Collected data entries
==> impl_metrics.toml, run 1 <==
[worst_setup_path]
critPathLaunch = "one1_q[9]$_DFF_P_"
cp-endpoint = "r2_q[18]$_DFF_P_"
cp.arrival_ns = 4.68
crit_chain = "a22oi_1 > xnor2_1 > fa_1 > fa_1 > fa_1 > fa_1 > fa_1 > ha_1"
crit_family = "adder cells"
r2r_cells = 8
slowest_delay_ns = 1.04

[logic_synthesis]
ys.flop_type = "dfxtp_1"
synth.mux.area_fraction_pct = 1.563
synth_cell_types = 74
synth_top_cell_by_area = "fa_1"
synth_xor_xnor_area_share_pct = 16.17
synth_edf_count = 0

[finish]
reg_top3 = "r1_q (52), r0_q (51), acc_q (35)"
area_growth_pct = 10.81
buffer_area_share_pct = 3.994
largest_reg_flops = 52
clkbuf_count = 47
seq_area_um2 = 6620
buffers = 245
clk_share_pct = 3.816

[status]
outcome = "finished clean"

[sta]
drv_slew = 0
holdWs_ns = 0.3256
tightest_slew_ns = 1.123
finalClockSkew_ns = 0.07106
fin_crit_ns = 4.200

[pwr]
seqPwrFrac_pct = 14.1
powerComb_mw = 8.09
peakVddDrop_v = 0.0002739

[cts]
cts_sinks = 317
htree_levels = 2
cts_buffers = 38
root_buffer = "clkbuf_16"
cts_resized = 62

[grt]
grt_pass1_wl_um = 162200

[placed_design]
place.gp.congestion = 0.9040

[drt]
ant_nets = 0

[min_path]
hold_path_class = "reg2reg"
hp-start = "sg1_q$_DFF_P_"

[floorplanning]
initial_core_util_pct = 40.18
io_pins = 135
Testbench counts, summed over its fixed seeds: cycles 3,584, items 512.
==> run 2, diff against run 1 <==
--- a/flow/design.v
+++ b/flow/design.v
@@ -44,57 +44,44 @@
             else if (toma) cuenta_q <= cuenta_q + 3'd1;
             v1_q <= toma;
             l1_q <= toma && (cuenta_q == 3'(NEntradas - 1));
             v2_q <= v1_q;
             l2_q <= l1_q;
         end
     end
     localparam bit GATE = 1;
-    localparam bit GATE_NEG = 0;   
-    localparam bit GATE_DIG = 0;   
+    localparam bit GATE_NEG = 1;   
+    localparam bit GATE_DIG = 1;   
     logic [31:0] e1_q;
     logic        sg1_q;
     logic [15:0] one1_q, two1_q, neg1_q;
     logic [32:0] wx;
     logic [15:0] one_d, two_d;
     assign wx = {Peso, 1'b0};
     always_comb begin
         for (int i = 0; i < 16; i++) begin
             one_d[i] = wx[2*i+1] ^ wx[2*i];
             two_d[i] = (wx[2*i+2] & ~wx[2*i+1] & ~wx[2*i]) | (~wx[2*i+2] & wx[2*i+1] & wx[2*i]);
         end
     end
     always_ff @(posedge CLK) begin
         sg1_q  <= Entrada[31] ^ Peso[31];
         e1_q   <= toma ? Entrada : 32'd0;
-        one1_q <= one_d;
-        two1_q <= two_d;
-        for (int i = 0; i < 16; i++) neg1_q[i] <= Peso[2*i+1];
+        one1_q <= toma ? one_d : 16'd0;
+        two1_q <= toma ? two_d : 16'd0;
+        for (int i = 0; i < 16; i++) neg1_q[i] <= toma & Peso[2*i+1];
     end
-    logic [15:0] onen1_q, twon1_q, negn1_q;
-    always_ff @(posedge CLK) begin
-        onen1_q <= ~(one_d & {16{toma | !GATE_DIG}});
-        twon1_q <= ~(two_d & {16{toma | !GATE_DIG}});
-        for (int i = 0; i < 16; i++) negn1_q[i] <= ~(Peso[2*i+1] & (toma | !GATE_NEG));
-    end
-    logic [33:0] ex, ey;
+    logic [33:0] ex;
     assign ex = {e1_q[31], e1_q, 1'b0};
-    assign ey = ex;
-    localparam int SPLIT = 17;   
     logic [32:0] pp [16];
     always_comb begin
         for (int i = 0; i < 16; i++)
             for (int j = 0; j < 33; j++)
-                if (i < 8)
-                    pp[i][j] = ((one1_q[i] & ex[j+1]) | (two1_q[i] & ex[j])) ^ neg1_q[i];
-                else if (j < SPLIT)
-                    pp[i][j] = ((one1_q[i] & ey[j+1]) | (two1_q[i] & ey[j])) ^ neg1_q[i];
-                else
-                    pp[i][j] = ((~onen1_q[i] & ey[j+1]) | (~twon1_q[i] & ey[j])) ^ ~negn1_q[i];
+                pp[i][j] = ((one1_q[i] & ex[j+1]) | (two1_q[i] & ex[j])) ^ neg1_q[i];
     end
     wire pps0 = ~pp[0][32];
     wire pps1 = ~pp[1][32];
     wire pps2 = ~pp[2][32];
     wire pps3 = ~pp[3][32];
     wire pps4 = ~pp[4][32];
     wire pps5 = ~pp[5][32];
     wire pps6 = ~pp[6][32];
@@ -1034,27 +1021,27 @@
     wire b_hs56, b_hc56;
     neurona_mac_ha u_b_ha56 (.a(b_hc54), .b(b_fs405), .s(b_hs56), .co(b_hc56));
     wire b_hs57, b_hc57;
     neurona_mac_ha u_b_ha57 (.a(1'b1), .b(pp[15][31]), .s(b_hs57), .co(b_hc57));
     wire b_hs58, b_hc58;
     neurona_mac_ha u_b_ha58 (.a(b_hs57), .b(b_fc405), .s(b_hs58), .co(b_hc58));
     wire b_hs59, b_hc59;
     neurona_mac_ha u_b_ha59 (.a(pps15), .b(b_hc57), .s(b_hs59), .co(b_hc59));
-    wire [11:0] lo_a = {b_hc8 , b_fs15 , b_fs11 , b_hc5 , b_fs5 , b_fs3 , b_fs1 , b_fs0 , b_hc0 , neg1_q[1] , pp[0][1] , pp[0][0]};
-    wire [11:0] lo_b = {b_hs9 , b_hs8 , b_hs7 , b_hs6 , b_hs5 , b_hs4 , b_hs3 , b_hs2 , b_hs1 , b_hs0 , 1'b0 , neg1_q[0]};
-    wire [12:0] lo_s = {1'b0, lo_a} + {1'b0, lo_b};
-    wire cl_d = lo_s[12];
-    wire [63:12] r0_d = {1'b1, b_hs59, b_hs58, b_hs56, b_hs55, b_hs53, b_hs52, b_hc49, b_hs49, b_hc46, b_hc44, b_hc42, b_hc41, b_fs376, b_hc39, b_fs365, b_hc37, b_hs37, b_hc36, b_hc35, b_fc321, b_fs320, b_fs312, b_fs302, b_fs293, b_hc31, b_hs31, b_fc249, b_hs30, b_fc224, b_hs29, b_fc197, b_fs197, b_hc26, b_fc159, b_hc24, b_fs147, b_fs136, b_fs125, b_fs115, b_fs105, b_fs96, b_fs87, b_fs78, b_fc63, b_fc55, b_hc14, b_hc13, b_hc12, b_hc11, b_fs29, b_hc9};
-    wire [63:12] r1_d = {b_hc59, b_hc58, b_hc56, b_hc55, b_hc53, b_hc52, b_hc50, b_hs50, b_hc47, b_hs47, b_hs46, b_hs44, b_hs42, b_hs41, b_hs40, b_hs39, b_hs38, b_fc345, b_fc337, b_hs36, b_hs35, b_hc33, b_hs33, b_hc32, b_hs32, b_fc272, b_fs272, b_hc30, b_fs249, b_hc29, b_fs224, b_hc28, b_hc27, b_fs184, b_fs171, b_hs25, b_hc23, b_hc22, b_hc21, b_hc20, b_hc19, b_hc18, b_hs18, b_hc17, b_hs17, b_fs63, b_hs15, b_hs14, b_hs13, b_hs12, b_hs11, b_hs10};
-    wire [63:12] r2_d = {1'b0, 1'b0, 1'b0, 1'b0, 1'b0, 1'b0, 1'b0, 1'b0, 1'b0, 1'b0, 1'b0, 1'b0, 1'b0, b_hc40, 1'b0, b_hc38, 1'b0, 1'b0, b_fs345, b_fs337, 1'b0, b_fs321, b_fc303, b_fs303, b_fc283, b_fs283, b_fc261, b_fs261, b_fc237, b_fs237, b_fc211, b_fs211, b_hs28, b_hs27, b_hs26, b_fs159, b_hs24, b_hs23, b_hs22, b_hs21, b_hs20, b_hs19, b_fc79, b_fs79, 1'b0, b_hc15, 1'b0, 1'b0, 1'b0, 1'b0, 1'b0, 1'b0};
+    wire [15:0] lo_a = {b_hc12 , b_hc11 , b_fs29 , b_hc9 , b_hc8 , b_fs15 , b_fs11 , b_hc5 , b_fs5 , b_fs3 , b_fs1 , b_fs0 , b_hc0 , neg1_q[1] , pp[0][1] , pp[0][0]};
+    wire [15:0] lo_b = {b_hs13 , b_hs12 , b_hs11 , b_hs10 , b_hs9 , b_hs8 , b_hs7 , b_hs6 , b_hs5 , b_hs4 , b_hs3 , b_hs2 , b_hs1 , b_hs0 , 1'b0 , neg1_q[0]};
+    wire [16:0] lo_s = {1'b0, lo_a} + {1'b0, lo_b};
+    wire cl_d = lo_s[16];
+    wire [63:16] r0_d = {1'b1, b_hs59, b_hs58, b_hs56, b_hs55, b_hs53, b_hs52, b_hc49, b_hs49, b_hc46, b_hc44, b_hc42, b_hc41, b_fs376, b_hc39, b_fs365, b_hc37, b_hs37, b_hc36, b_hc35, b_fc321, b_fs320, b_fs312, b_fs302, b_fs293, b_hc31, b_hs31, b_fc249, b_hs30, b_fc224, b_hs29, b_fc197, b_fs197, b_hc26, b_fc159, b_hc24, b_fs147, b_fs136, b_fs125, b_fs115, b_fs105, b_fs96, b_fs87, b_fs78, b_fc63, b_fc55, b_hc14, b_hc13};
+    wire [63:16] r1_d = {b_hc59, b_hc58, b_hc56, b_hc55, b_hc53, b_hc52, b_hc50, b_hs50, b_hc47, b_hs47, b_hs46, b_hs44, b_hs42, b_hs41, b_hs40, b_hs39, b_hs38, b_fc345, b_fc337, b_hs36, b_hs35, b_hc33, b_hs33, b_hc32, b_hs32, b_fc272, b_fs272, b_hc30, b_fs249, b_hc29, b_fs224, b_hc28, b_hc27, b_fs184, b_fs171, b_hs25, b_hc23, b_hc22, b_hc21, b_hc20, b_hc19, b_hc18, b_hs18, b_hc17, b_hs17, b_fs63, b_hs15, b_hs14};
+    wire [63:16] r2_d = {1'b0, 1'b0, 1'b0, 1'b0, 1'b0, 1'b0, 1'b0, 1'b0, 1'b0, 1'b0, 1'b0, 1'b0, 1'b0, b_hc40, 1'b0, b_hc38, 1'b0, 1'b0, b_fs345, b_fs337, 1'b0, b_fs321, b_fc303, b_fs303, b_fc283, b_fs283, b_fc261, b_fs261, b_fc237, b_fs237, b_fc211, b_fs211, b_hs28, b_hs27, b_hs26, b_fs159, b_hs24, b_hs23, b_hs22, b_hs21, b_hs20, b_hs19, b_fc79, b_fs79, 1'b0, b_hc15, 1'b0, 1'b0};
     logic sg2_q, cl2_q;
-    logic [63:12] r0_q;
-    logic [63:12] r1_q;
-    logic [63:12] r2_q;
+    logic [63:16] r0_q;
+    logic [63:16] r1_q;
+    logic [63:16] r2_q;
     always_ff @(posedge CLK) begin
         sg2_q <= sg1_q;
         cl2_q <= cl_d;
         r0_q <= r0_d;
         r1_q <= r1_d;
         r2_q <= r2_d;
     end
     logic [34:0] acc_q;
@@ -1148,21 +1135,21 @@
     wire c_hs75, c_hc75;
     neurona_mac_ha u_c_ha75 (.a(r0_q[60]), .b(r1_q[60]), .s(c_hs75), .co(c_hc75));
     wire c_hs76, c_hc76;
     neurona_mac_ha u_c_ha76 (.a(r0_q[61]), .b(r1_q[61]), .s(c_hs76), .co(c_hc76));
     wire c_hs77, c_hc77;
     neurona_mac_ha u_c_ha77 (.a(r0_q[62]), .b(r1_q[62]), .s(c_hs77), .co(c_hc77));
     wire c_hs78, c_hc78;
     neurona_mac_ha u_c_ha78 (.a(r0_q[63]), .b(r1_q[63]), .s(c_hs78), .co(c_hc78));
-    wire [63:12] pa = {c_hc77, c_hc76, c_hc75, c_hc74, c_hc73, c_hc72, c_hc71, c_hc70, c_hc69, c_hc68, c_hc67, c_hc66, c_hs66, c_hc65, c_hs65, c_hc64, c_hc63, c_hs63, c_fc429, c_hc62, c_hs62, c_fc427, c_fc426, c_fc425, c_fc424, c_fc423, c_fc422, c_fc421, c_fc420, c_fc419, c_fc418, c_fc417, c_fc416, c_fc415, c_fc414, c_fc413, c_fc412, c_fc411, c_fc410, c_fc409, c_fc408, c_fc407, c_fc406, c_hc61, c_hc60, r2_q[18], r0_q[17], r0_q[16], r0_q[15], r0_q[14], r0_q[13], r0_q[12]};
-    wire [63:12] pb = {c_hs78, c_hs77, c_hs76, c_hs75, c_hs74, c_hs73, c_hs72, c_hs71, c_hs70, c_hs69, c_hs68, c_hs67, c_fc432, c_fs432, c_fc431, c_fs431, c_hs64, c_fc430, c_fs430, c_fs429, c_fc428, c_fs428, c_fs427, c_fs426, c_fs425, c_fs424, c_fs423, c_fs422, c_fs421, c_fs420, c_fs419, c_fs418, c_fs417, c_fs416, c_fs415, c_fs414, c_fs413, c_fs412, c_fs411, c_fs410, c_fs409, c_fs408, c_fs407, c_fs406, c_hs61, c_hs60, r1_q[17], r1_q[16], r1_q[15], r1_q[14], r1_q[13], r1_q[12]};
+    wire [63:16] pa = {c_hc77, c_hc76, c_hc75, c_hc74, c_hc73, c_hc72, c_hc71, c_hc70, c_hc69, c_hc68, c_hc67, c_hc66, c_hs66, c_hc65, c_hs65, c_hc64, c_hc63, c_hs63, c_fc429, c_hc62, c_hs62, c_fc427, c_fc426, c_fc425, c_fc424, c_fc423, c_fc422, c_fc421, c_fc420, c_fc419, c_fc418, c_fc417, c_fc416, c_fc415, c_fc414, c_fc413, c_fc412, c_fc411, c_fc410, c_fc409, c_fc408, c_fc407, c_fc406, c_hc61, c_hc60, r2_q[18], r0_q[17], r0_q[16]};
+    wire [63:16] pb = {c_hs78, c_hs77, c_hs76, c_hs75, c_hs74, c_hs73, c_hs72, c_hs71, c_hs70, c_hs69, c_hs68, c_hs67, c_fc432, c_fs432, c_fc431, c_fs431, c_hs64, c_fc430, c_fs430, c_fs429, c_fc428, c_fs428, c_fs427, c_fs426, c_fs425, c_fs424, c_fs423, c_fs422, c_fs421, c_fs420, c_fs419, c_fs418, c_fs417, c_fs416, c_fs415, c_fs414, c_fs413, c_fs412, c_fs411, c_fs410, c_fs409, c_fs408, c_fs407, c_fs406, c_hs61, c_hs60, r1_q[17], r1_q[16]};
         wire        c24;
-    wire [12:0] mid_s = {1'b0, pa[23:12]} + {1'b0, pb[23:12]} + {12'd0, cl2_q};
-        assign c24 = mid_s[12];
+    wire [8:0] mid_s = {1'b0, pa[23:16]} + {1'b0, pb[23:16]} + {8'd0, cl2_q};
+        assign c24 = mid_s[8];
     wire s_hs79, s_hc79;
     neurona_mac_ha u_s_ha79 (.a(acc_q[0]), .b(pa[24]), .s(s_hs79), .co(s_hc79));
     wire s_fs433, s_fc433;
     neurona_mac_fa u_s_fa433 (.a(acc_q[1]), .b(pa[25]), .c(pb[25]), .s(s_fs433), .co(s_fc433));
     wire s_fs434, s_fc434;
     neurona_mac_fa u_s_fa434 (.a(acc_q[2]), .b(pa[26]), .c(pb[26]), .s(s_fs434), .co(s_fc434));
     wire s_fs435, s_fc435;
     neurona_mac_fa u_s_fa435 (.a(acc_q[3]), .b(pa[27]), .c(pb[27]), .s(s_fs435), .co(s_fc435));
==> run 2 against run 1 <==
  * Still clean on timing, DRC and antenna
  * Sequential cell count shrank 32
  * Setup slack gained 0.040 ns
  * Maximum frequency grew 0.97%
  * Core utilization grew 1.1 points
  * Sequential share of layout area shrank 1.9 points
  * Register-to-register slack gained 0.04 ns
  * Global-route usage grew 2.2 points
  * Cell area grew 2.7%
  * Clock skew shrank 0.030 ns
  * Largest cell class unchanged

▸ **What is being asked**
Check every line of the data above for the string "points", and copy those that have it.

▸ **Task answer**
  * Core utilization grew 1.1 points
  * Sequential share of layout area shrank 1.9 points
  * Global-route usage grew 2.2 points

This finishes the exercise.